Im Rahmen einer Diskussionsveranstaltung trafen am 13. Mai zwei Perspektiven aufeinander: Conrad Kunze, Autor von „Deutschland als Autobahn – Eine Kulturgeschichte von Männlichkeit, Moderne und Nationalismus“, und Daniela Mehler-Würzbach, mobilitätspolitische Sprecherin der Linksfraktion, sprachen über die ideologischen Wurzeln der deutschen Autobahnen – und über die Bedeutung von Protest und Aufarbeitung heute.
Frankfurt – ein historischer „Tatort“
Die Mainmetropole spielt eine zentrale Rolle in der Geschichte der deutschen Autobahn: Bereits 1926 wurde hier der Verein zum Bau einer Schnellstraße von Hamburg über Frankfurt nach Basel gegründet – HAFRABA. Und hier inszenierte sich Hitler im September 1933 beim ersten Spatenstich propagandawirksam als „Schöpfer der deutschen Autobahn“ – obwohl bereits zuvor Strecken in Berlin und Köln-Bonn existierten.

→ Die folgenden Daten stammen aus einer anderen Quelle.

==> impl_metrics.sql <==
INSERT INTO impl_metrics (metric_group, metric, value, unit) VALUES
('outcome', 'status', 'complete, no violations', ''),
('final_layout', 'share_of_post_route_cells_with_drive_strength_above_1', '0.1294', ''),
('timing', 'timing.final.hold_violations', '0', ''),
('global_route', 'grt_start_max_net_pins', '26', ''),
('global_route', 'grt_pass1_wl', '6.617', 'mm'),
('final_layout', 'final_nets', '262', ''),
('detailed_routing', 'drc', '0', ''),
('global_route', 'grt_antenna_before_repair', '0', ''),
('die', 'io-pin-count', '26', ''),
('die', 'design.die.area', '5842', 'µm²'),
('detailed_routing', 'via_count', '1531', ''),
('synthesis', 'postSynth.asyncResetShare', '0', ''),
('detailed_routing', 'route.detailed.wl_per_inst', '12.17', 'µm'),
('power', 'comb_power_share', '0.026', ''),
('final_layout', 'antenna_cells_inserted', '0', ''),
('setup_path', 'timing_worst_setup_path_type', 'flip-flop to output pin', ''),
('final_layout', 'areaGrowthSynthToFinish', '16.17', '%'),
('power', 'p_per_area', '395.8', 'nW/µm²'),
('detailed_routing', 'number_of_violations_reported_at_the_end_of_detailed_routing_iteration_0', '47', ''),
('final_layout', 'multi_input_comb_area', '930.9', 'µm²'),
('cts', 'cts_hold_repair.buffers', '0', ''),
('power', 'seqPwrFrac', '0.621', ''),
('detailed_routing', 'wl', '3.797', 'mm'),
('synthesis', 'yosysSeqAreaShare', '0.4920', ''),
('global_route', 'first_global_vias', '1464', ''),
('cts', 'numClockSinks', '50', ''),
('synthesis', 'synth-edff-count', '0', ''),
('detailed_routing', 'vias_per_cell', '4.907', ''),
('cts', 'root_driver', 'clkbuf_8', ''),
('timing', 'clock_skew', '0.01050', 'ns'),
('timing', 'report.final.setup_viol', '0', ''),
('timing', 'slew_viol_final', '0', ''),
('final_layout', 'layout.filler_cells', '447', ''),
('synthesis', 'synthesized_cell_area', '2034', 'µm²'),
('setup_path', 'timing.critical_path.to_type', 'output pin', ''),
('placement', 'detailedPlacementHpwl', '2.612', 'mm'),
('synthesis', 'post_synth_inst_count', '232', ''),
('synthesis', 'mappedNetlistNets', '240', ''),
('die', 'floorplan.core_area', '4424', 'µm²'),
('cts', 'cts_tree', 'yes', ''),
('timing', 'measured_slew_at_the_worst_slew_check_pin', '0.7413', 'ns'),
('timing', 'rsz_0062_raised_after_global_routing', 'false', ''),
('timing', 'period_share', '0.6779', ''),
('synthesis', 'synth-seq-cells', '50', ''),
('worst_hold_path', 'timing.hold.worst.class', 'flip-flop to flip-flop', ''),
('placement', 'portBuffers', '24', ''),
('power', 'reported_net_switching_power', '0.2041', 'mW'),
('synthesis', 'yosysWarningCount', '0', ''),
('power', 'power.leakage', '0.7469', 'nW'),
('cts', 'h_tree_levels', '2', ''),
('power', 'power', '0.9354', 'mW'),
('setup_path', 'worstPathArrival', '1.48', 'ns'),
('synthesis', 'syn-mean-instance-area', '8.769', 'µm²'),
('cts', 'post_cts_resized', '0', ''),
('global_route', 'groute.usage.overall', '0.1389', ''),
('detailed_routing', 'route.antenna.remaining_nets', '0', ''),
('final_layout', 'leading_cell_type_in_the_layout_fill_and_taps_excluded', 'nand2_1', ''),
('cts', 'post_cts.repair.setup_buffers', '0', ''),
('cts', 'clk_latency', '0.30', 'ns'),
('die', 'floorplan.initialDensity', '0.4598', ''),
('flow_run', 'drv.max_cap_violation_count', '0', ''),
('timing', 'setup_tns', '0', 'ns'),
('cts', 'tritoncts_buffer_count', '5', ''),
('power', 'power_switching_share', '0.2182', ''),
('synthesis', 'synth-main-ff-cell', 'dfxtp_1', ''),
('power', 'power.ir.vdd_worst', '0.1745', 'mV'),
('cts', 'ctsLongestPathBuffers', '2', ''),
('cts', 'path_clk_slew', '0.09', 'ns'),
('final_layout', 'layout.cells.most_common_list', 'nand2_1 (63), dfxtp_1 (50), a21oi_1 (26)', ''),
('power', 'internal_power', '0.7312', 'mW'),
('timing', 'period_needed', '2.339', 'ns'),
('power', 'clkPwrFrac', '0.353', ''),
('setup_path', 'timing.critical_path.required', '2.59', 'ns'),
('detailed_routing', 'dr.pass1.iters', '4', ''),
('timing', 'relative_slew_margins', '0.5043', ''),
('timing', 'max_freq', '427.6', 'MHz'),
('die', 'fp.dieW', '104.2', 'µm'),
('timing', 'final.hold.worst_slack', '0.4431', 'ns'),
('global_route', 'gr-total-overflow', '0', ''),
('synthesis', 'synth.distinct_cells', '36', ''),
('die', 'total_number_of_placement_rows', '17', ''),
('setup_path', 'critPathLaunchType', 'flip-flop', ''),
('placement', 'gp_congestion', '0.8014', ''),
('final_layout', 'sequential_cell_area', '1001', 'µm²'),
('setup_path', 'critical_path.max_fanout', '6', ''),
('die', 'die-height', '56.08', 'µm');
<file path="src/rtl/ber_seq_pkg.sv">
// Shared types and sizing helpers for the BER sweep sequencer.
package ber_seq_pkg;

    localparam int unsigned DEF_COUNT_WIDTH    = 32;
    localparam int unsigned DEF_RESET_CYCLES   = 4;
    localparam int unsigned DEF_WARMUP_CYCLES  = 64;
    localparam int unsigned DEF_TIMEOUT_CYCLES = 1024;

    typedef enum logic [2:0] {
        ST_IDLE,
        ST_RESET,
        ST_WARMUP,
        ST_BASELINE,
        ST_RUN,
        ST_REPORT,
        ST_DONE
    } state_t;

    // Down-counter width able to hold the largest of the three phase lengths.
    function automatic int unsigned tmr_width(input int unsigned a,
                                              input int unsigned b,
                                              input int unsigned c);
        int unsigned m;
        m = a;
        if (b > m) m = b;
        if (c > m) m = c;
        return $clog2(m + 1);
    endfunction

    localparam int unsigned TMR_WIDTH =
        tmr_width(DEF_RESET_CYCLES, DEF_WARMUP_CYCLES, DEF_TIMEOUT_CYCLES);

endpackage

</file>
<file path="src/rtl/ber_seq_timer.sv">
// Loadable down-counter shared by the reset, warm-up and watchdog phases.
module ber_seq_timer
    import ber_seq_pkg::*;
#(
    parameter int unsigned WIDTH = TMR_WIDTH
) (
    input  logic             clk,
    input  logic             rstn,
    input  logic             i_load,
    input  logic [WIDTH-1:0] i_value,
    output logic             o_expired_c
);

    logic [WIDTH-1:0] r_count;

    // Count down to zero and hold there until reloaded.
    always_ff @(posedge clk or negedge rstn) begin
        if (!rstn) begin
            r_count <= '0;
        end else if (i_load) begin
            r_count <= i_value;
        end else if (r_count != '0) begin
            r_count <= r_count - WIDTH'(1);
        end
    end

    assign o_expired_c = (r_count == '0);

endmodule

</file>
<file path="src/rtl/ber_sweep_sequencer.sv">
// Steps the noise setting through all points, measuring bits/errors per point
// over a programmable window and returning one record per point.
module ber_sweep_sequencer
    import ber_seq_pkg::*;
#(
    parameter int unsigned NUM_POINTS     = 8,
    parameter int unsigned SEL_WIDTH      = 3,
    parameter int unsigned RESET_CYCLES   = 4,
    parameter int unsigned WARMUP_CYCLES  = 64,
    parameter int unsigned TIMEOUT_CYCLES = 1024,
    parameter int unsigned COUNT_WIDTH    = DEF_COUNT_WIDTH
) (
    input  logic                   clk,
    input  logic                   rstn,
    input  logic                   start,
    input  logic                   abort,
    input  logic [COUNT_WIDTH-1:0] target_bits,
    input  logic [COUNT_WIDTH-1:0] total_bits,
    input  logic [COUNT_WIDTH-1:0] total_bit_errors,
    output logic                   chain_rstn,
    output logic                   chain_en,
    output logic [SEL_WIDTH-1:0]   noise_sel,
    output logic                   result_valid,
    input  logic                   result_ready,
    output logic [SEL_WIDTH-1:0]   result_sel,
    output logic [COUNT_WIDTH-1:0] result_bits,
    output logic [COUNT_WIDTH-1:0] result_errors,
    output logic                   result_timeout,
    output logic                   busy,
    output logic                   done
);

    localparam int unsigned TW = tmr_width(RESET_CYCLES, WARMUP_CYCLES, TIMEOUT_CYCLES);
    localparam logic [SEL_WIDTH-1:0] LAST_SEL = SEL_WIDTH'(NUM_POINTS - 1);

    state_t                 r_state;
    state_t                 w_state_nxt;
    logic [COUNT_WIDTH-1:0] r_target;
    logic [COUNT_WIDTH-1:0] r_base_bits;
    logic [COUNT_WIDTH-1:0] r_base_err;
    logic [COUNT_WIDTH-1:0] r_prev_bits;
    logic [COUNT_WIDTH-1:0] w_meas_bits;
    logic [COUNT_WIDTH-1:0] w_meas_err;
    logic                   w_hit_target;
    logic                   w_bits_changed;
    logic                   w_tmr_load;
    logic [TW-1:0]          w_tmr_val;
    logic                   w_tmr_expired;
    logic                   w_chain_rstn_nxt;
    logic                   w_chain_en_nxt;
    logic                   w_valid_nxt;
    logic                   w_busy_nxt;
    logic                   w_done_nxt;

    // Window arithmetic is modulo 2^COUNT_WIDTH so counter wrap is harmless.
    assign w_meas_bits    = total_bits - r_base_bits;
    assign w_meas_err     = total_bit_errors - r_base_err;
    assign w_hit_target   = (w_meas_bits >= r_target);
    assign w_bits_changed = (total_bits != r_prev_bits);

    ber_seq_timer #(
        .WIDTH (TW)
    ) u_timer (
        .clk         (clk),
        .rstn        (rstn),
        .i_load      (w_tmr_load),
        .i_value     (w_tmr_val),
        .o_expired_c (w_tmr_expired)
    );

    always_ff @(posedge clk or negedge rstn) begin
        if (!rstn) begin
            r_state <= ST_IDLE;
        end else begin
            r_state <= w_state_nxt;
        end
    end

    // Next state and timer reloads; abort overrides everything outside IDLE.
    always_comb begin
        w_state_nxt = r_state;
        w_tmr_load  = 1'b0;
        w_tmr_val   = '0;
        case (r_state)
            ST_IDLE: begin
                if (start) begin
                    w_state_nxt = ST_RESET;
                    w_tmr_load  = 1'b1;
                    w_tmr_val   = TW'(RESET_CYCLES - 1);
                end
            end
            ST_RESET: begin
                if (w_tmr_expired) begin
                    w_state_nxt = ST_WARMUP;
                    w_tmr_load  = 1'b1;
                    w_tmr_val   = TW'(WARMUP_CYCLES - 1);
                end
            end
            ST_WARMUP: begin
                if (w_tmr_expired) begin
                    w_state_nxt = ST_BASELINE;
                end
            end
            ST_BASELINE: begin
                w_state_nxt = ST_RUN;
                w_tmr_load  = 1'b1;
                w_tmr_val   = TW'(TIMEOUT_CYCLES - 1);
            end
            ST_RUN: begin
                if (w_hit_target || w_tmr_expired) begin
                    w_state_nxt = ST_REPORT;
                end else if (w_bits_changed) begin
                    w_tmr_load = 1'b1;
                    w_tmr_val  = TW'(TIMEOUT_CYCLES - 1);
                end
            end
            ST_REPORT: begin
                if (result_ready) begin
                    if (noise_sel == LAST_SEL) begin
                        w_state_nxt = ST_DONE;
                    end else begin
                        w_state_nxt = ST_RESET;
                        w_tmr_load  = 1'b1;
                        w_tmr_val   = TW'(RESET_CYCLES - 1);
                    end
                end
            end
            ST_DONE: begin
                w_state_nxt = ST_IDLE;
            end
            default: begin
                w_state_nxt = ST_IDLE;
            end
        endcase
        if (abort && (r_state != ST_IDLE)) begin
            w_state_nxt = ST_IDLE;
        end
    end

    // Output values for the state being entered, registered below.
    always_comb begin
        w_chain_rstn_nxt = 1'b0;
        w_chain_en_nxt   = 1'b0;
        w_valid_nxt      = 1'b0;
        w_busy_nxt       = 1'b1;
        w_done_nxt       = 1'b0;
        case (w_state_nxt)
            ST_IDLE: begin
                w_busy_nxt = 1'b0;
            end
            ST_WARMUP, ST_BASELINE, ST_RUN: begin
                w_chain_rstn_nxt = 1'b1;
                w_chain_en_nxt   = 1'b1;
            end
            ST_REPORT: begin
                w_chain_rstn_nxt = 1'b1;
                w_valid_nxt      = 1'b1;
            end
            ST_DONE: begin
                w_done_nxt = 1'b1;
            end
            default: begin
                w_busy_nxt = 1'b1;
            end
        endcase
    end

    always_ff @(posedge clk or negedge rstn) begin
        if (!rstn) begin
            chain_rstn     <= 1'b0;
            chain_en       <= 1'b0;
            result_valid   <= 1'b0;
            busy           <= 1'b0;
            done           <= 1'b0;
            noise_sel      <= '0;
            result_sel     <= '0;
            result_bits    <= '0;
            result_errors  <= '0;
            result_timeout <= 1'b0;
            r_target       <= '0;
            r_base_bits    <= '0;
            r_base_err     <= '0;
            r_prev_bits    <= '0;
        end else begin
            chain_rstn   <= w_chain_rstn_nxt;
            chain_en     <= w_chain_en_nxt;
            result_valid <= w_valid_nxt;
            busy         <= w_busy_nxt;
            done         <= w_done_nxt;
            r_prev_bits  <= total_bits;
            if ((r_state == ST_IDLE) && (w_state_nxt == ST_RESET)) begin
                r_target  <= target_bits;
                noise_sel <= '0;
            end
            if (r_state == ST_BASELINE) begin
                r_base_bits <= total_bits;
                r_base_err  <= total_bit_errors;
            end
            // Target wins over a same-cycle watchdog expiry.
            if ((r_state == ST_RUN) && (w_state_nxt == ST_REPORT)) begin
                result_sel     <= noise_sel;
                result_bits    <= w_meas_bits;
                result_errors  <= w_meas_err;
                result_timeout <= ~w_hit_target;
            end
            if ((r_state == ST_REPORT) && (w_state_nxt == ST_RESET)) begin
                noise_sel <= noise_sel + SEL_WIDTH'(1);
            end
        end
    end

endmodule

</file>
$ cat config.mk
export PLATFORM = sky130hd
export DESIGN_NAME = pc_sequencer_flat
export DESIGN_NICKNAME = d
export VERILOG_FILES = /design/src/rtl/pc_sequencer_pkg.sv /design/src/rtl/pc_sequencer_if.sv /design/src/rtl/pc_sequencer_mux.sv /design/src/rtl/pc_sequencer.sv /design/src/flat_wrapper.sv
export SDC_FILE = /design/constraint.sdc
export NUM_CORES = 1
export LEC_CHECK = 0
export ABC_AREA = 1
export CORE_UTILIZATION = 35
export CTS_BUF_LIST = sky130_fd_sc_hd__clkbuf_16
export DETAILED_ROUTE_END_ITERATION = 12
export GPL_TIMING_DRIVEN = 0
export SYNTH_ARGS = -nofsm -noshare
export SYNTH_HDL_FRONTEND = slang
export SYNTH_SLANG_ARGS = --single-unit
$ cat constraint.sdc
create_clock -name clk -period 2.65 [get_ports clk]
set_input_delay 0.53 -clock clk [delete_from_list [all_inputs] [get_ports clk]]
set_output_delay 0.53 -clock clk [all_outputs]
set_load 0.05 [all_outputs]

Am 19. Mai 1935 eröffnete Hitler den ersten Autobahnabschnitt zwischen Frankfurt und Darmstadt. Die Nationalsozialisten nutzten die Autobahn als Prestigeprojekt – als Symbol für Fortschritt, Stärke und eine angeblich neue Ära. Der Mythos der „unpolitischen“ Autobahn war geboren und wirkt bis heute fort. Dabei war das Autobahnprojekt von Anfang an ein Instrument nationalsozialistischer Propaganda, durchsetzt mit ideologischer Aufladung, Zwangsarbeit und tiefgreifenden Eingriffen in Natur und Gesellschaft. Diese Geschichte ist in der breiten Öffentlichkeit kaum aufgearbeitet – ein gefährlicher blinder Fleck.
Conrad Kunze stellte daher die provokante Frage: Warum gibt es keine Gedenkzeichen an Autobahnraststätten, die an den Einsatz von Zwangsarbeit erinnern – so wie es in vielen Städten Stolpersteine für Opfer des Nationalsozialismus gibt?
Widerstand von Anfang an
Auch in Frankfurt regte sich früh Widerstand: Zur feierlichen Eröffnung des Autobahnabschnitts 1935 sabotierten Aktivist*innen des Internationalen Sozialistischen Kampfbunds (ISK) um Ludwig Gehm die NS-Inszenierung. Sie schnitten Lautsprecherkabel durch und brachten mit chemischen Mitteln Parolen wie „Hitler = Krieg“ und „Nieder mit Hitler“ auf Fahrbahn und Brücken an – unsichtbar bei Aufbringung, sichtbar im Sonnenlicht. Die Nazis versuchten, die Botschaften hastig zu überdecken. Doch der Widerstand war sichtbar, mutig und präzise geplant – ein seltenes Beispiel öffentlichen Widerspruchs mitten im NS-Staat. Daniela Mehler-Würzbach beleuchtete das ISK und seine Protagonisten und ging auch auf Ludwig Gehm ein, Widerstandskämpfer in der Zeit des Nationalsozialismus und Überlebender des KZ Buchenwald, der nach dem Krieg Mitbegründer der Frankfurter SPD war, 1958-1972, Mitglied der Stadtverordnetenversammlung und bis 1975 im Ortsbeirat 7 war, und bis ins hohe Alter Aufklärungsarbeit gegen Faschismus leistete.
An den Widerstand 1935 knüpft heute das Bündnis gegen den Ausbau der A5 an: Ihr Protestwochenende wurde bewusst vor den 90. Jahrestag der Aktion des ISK gelegt – als Akt des historischen Gedenkens und aktuellen Widerstands zugleich.
Autobahn, Männlichkeit, Moderne
Kunze beleuchtete zudem die kulturelle Dimension der Autobahn: Ihre Geschichte ist auch die Geschichte einer spezifisch männlichen Identitätskonstruktion – Geschwindigkeit, Kontrolle, Technikbegeisterung. Was einst die italienischen Futuristen prägte, zeigt sich heute in Gruppen wie den „Fridays for Hubraum“, die sich mit lautstarken PS-Boliden aggressiv gegen die Klimabewegung positionieren und dabei häufig mit misogynen Weltbildern auftreten.
Daniela Mehler-Würzbach: „Der Mythos Autobahn muss beerdigt werden“
Die Stadtverordnete der Fraktion Die Linke im Römer zog eine klare Linie von der Vergangenheit in die Gegenwart: „90 Jahre nach dem Beginn des Autobahn-Mythos ist es Zeit, diesen Mythos endgültig zu beerdigen!“
Der geplante Ausbau der A5 sei ein klimapolitisches Desaster. Statt immer neuer Fahrspuren brauche es eine konsequente Stärkung des öffentlichen Nahverkehrs und eine echte Mobilitätswende. Die LINKE fordert daher:
- ein Moratorium für Neu- und Ausbau von Bundesautobahnen,
- den Fokus auf Erhalt und Sanierung des bestehenden Netzes,
- und massive Investitionen in den Ausbau des Schienennetzes.
Der Widerstand gegen den zehnspurigen Ausbau der A5 ist notwendig – und verdient breite Unterstützung. Wer ernsthaft Klimaschutz will, setzt nicht auf mehr Asphalt, sondern auf die Schiene.